Records for this task:
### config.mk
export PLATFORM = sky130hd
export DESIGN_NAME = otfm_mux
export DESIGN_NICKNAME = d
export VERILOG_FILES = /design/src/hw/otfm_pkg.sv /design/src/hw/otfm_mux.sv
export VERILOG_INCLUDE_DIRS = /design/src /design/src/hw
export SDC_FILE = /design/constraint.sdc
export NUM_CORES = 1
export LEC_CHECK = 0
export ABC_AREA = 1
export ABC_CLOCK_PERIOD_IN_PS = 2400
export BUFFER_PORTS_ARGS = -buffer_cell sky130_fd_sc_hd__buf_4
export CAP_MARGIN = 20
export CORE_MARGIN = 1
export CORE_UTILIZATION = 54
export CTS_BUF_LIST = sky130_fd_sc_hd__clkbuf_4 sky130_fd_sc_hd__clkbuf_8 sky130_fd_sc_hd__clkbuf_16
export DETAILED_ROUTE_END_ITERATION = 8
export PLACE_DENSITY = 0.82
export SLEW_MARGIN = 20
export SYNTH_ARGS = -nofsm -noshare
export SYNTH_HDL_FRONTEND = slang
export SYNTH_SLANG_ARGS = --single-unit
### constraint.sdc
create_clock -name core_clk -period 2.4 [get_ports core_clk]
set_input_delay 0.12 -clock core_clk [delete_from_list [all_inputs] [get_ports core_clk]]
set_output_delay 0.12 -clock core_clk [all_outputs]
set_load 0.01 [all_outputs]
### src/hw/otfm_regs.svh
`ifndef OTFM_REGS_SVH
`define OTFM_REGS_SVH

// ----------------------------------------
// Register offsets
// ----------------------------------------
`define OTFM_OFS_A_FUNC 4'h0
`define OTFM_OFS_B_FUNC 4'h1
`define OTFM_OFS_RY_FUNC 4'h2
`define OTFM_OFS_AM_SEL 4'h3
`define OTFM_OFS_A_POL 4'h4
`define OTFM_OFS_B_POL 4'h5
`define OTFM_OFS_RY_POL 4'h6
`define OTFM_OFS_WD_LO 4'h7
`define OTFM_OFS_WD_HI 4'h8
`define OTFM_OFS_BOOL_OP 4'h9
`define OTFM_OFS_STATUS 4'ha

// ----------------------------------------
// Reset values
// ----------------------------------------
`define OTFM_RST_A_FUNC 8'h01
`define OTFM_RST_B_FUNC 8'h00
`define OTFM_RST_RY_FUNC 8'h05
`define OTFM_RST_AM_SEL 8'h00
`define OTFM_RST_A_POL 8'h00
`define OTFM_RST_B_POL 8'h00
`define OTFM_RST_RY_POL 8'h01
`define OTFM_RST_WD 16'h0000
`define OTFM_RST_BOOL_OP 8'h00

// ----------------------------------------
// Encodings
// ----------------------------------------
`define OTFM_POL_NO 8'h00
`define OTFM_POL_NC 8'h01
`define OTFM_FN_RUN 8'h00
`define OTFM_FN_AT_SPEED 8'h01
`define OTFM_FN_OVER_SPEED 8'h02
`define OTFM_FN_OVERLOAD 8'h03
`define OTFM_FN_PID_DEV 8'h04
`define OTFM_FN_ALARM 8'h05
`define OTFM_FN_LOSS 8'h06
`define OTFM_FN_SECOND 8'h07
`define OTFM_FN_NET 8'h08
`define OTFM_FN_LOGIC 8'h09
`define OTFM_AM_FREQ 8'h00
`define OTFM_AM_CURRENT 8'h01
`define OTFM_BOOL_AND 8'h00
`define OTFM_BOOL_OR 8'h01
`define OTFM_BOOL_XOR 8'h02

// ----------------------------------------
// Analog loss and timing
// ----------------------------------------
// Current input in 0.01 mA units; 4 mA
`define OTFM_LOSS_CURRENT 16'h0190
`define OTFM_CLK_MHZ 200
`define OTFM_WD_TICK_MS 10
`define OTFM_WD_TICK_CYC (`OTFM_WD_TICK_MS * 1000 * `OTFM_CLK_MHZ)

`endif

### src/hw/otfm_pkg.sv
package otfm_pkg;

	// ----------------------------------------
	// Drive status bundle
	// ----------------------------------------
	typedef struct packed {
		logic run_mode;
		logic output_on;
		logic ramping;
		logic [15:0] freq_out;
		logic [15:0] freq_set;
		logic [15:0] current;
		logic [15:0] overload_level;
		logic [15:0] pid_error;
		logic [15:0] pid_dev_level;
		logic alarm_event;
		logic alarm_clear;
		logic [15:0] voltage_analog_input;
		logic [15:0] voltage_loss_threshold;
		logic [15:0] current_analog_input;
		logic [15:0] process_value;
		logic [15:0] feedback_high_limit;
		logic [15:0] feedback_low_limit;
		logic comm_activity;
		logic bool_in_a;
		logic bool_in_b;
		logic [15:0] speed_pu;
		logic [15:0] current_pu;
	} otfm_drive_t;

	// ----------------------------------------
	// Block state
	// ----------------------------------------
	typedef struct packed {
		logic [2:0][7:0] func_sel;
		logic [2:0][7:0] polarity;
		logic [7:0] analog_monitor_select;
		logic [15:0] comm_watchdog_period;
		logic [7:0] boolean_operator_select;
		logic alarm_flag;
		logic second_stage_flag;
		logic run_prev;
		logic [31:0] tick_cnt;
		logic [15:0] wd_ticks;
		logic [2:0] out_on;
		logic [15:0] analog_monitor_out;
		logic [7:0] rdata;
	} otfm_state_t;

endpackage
...
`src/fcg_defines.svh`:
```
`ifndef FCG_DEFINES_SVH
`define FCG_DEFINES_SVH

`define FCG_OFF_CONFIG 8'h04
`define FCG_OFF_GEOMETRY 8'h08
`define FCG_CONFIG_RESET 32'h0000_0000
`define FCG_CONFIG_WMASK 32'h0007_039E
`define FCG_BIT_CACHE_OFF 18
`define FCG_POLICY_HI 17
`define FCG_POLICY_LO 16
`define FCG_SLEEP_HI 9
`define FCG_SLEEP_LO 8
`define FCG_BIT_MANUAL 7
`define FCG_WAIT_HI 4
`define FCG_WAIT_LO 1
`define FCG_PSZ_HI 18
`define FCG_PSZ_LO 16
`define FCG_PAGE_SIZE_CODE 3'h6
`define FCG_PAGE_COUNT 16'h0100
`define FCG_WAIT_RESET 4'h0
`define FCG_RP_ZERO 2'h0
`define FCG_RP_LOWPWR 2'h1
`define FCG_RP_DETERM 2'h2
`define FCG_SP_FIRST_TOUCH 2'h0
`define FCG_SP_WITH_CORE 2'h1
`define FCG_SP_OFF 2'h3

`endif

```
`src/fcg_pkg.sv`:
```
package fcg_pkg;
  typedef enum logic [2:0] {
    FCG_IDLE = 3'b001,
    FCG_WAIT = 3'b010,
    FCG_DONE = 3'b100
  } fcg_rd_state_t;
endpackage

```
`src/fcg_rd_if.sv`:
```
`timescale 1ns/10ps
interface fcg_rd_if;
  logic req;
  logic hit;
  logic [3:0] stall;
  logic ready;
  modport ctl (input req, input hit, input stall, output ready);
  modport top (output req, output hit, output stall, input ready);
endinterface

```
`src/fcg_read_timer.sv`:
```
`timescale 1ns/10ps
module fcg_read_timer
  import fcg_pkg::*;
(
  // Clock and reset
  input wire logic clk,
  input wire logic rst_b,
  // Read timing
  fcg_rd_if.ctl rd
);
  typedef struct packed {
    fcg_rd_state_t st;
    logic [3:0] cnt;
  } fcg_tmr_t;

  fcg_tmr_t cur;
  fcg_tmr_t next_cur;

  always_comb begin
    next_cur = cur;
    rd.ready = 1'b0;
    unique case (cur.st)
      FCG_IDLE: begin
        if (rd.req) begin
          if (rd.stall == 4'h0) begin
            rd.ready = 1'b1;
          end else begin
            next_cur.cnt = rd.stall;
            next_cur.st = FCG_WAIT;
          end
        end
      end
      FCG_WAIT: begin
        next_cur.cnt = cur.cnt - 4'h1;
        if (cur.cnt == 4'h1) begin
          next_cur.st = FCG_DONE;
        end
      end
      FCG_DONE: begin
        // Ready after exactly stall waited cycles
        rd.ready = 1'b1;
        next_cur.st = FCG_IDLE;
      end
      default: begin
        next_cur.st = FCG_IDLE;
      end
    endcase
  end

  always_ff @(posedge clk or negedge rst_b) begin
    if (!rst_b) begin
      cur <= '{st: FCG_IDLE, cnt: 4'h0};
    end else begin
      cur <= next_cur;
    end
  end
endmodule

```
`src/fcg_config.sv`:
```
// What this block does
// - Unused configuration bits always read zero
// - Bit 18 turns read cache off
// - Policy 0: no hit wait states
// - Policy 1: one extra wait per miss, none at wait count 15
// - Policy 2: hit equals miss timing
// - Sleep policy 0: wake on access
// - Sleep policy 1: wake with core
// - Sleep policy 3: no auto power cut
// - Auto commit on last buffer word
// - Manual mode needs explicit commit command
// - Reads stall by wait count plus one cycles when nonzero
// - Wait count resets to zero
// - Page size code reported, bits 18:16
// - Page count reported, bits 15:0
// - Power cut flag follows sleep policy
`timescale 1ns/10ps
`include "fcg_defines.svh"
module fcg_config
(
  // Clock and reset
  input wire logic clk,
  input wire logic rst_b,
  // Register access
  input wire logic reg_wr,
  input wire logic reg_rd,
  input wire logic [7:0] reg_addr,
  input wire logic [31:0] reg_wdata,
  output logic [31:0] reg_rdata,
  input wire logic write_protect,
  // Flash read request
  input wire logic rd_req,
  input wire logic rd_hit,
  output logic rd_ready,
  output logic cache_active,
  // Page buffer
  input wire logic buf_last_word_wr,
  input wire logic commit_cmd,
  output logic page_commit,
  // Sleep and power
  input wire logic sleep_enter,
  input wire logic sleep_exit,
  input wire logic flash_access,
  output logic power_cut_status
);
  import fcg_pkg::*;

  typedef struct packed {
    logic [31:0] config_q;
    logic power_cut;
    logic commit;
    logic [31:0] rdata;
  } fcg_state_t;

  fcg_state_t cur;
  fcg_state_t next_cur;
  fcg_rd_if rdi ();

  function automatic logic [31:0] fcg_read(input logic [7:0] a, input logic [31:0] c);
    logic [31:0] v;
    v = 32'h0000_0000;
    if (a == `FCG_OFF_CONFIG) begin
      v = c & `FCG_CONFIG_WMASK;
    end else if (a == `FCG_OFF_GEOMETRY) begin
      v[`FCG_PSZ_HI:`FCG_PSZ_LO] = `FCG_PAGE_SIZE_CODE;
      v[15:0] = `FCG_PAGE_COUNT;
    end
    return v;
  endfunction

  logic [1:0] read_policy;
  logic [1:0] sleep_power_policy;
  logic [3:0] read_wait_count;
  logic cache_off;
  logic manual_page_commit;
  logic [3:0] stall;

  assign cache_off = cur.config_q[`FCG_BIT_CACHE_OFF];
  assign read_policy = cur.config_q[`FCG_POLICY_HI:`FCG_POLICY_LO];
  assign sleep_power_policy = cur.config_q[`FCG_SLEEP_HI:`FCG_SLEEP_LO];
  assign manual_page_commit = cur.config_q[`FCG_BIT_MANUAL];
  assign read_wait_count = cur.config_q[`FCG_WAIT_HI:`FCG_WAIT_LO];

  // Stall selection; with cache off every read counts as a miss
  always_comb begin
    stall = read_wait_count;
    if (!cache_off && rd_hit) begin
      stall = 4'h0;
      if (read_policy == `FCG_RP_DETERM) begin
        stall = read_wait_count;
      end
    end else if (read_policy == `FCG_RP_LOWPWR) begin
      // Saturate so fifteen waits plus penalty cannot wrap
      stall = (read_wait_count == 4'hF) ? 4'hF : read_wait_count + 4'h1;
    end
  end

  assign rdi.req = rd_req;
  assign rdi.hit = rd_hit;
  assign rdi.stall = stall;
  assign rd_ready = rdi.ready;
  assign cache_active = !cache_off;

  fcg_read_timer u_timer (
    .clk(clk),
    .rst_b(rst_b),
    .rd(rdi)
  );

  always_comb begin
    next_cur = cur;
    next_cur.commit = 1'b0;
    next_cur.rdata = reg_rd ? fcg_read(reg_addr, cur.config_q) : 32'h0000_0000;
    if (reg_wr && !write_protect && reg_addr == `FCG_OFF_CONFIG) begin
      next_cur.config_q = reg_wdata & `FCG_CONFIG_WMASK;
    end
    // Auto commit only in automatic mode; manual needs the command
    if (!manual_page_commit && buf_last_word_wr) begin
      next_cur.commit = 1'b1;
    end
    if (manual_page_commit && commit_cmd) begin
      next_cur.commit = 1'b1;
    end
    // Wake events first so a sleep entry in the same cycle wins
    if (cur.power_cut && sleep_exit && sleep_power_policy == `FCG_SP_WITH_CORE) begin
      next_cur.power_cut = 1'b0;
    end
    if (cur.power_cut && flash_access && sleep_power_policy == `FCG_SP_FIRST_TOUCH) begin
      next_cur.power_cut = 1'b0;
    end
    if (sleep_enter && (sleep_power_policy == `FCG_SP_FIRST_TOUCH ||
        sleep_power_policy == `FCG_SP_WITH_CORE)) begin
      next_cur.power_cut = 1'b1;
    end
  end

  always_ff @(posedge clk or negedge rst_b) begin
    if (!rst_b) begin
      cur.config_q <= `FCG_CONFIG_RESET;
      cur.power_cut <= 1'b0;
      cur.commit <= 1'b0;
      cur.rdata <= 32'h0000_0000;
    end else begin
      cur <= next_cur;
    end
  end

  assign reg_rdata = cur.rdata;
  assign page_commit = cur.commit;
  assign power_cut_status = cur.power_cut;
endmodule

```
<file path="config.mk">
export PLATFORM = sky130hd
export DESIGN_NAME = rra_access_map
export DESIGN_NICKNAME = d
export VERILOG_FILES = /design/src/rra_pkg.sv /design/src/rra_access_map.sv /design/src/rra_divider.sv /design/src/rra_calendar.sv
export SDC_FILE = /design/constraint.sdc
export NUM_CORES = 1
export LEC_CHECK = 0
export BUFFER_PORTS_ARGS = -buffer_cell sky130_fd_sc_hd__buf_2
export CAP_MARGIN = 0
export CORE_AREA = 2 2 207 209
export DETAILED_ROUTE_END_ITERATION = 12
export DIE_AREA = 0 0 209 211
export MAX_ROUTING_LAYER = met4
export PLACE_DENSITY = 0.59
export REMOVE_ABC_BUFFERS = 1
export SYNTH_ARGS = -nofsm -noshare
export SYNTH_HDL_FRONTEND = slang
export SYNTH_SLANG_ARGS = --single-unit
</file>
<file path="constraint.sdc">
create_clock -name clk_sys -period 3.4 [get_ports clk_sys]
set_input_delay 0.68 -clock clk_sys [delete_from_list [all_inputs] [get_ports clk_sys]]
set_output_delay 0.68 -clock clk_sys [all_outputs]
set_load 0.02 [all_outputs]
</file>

Requirement: All lines above with "automatic" in them should be returned.

The answer:
  function automatic logic [31:0] fcg_read(input logic [7:0] a, input logic [31:0] c);
    // Auto commit only in automatic mode; manual needs the command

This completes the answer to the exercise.